### Aim of the exercise
The following data has a line with "if (wrRow[w /" and a line with "logic [15:0][1:0] pick;". Write out exactly those lines and all the lines between them.

..............................

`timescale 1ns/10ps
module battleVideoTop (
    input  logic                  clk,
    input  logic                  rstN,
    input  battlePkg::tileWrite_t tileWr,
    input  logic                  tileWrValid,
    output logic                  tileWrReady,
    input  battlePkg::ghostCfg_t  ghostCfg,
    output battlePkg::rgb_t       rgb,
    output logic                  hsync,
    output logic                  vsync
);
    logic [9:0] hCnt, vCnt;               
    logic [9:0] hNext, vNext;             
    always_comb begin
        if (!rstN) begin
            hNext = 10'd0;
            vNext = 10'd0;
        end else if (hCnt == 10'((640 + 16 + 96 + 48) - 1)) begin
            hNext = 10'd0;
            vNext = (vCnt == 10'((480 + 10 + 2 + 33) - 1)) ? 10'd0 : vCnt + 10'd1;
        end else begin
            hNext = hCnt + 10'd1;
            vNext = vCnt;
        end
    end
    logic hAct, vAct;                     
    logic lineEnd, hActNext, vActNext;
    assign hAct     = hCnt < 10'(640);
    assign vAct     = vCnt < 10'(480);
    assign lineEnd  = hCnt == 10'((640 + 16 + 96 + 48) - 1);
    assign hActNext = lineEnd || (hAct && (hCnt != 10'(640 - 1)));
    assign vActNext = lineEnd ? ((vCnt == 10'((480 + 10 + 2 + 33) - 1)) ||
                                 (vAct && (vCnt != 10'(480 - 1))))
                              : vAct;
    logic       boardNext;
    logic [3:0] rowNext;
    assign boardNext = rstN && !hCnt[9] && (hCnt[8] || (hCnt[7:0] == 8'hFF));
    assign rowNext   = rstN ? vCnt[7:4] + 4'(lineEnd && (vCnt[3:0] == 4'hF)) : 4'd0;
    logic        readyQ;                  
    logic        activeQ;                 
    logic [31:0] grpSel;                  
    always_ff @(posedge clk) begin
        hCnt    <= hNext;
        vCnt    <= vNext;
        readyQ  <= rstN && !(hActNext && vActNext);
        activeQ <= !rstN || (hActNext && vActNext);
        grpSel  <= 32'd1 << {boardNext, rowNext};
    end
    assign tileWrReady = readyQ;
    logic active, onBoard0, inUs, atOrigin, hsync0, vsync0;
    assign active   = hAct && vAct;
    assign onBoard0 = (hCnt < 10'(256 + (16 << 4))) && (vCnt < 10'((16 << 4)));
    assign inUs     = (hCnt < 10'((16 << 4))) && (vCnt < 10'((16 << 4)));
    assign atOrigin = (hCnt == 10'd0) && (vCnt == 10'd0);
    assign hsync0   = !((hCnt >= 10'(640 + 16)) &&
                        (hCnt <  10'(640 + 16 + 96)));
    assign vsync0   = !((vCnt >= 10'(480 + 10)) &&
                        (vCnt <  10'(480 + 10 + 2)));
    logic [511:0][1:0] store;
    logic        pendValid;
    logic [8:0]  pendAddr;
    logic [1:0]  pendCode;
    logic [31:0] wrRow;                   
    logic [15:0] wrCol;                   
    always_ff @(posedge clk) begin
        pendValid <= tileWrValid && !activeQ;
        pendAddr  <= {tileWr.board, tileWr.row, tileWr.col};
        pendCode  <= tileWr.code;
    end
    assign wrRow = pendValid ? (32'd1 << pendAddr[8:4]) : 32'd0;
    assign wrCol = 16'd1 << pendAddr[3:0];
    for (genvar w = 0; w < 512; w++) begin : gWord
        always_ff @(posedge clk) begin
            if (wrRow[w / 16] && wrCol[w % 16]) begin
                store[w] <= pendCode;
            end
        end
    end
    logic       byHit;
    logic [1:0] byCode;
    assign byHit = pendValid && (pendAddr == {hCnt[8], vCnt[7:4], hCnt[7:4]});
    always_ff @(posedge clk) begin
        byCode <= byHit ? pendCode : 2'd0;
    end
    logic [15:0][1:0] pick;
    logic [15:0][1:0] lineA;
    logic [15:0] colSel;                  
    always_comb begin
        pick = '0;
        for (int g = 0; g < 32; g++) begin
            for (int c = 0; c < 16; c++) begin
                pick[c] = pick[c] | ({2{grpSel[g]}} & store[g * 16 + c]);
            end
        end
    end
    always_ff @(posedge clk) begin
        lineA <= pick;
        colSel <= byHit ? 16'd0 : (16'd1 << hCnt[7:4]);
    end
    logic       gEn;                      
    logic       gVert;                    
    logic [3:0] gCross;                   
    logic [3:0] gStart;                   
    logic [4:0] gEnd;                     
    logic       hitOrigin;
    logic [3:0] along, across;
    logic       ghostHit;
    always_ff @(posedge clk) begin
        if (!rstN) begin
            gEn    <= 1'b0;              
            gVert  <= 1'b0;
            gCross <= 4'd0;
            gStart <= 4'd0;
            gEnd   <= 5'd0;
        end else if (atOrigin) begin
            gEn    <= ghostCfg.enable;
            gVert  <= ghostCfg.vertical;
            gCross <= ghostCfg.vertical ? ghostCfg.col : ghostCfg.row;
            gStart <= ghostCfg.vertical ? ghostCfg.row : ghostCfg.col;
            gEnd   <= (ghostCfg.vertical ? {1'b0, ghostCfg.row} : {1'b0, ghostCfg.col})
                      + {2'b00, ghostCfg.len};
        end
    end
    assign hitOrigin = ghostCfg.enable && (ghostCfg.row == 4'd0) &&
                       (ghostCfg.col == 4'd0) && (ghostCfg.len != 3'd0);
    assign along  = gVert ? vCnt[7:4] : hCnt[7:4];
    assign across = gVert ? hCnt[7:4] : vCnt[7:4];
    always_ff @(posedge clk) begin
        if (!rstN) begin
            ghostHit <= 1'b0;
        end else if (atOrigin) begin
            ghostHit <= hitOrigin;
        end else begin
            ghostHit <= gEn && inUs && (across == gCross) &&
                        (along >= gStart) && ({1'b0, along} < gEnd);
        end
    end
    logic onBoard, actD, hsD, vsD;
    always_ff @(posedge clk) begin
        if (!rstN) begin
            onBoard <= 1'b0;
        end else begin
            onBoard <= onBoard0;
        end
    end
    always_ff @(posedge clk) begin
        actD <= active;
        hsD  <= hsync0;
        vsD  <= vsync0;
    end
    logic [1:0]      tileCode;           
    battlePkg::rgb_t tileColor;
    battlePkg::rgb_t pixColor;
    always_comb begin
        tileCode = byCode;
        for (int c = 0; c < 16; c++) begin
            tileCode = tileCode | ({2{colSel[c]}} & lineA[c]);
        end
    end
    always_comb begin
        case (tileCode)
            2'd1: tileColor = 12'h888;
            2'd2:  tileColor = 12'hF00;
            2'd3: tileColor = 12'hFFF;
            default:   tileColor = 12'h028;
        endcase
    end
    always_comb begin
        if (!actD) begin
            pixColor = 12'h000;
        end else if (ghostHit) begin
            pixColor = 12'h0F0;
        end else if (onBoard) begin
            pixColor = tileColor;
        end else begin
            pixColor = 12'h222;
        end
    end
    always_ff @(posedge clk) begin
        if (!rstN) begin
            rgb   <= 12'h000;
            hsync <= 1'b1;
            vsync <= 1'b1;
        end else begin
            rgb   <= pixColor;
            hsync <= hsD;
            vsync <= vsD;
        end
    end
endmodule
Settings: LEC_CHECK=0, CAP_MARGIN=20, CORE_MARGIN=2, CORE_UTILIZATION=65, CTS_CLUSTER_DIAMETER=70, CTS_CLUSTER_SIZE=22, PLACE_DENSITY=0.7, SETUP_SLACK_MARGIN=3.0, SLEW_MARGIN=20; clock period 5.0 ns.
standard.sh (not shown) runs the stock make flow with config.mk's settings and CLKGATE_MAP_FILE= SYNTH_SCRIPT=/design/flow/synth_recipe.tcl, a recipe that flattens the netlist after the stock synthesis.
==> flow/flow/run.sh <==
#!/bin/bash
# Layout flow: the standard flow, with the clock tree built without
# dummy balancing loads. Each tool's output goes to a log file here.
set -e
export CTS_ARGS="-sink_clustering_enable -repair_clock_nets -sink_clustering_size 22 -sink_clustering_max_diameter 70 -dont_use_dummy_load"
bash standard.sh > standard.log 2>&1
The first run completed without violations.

..............................

### Answer section
            if (wrRow[w / 16] && wrCol[w % 16]) begin
                store[w] <= pendCode;
            end
        end
    end
    logic       byHit;
    logic [1:0] byCode;
    assign byHit = pendValid && (pendAddr == {hCnt[8], vCnt[7:4], hCnt[7:4]});
    always_ff @(posedge clk) begin
        byCode <= byHit ? pendCode : 2'd0;
    end
    logic [15:0][1:0] pick;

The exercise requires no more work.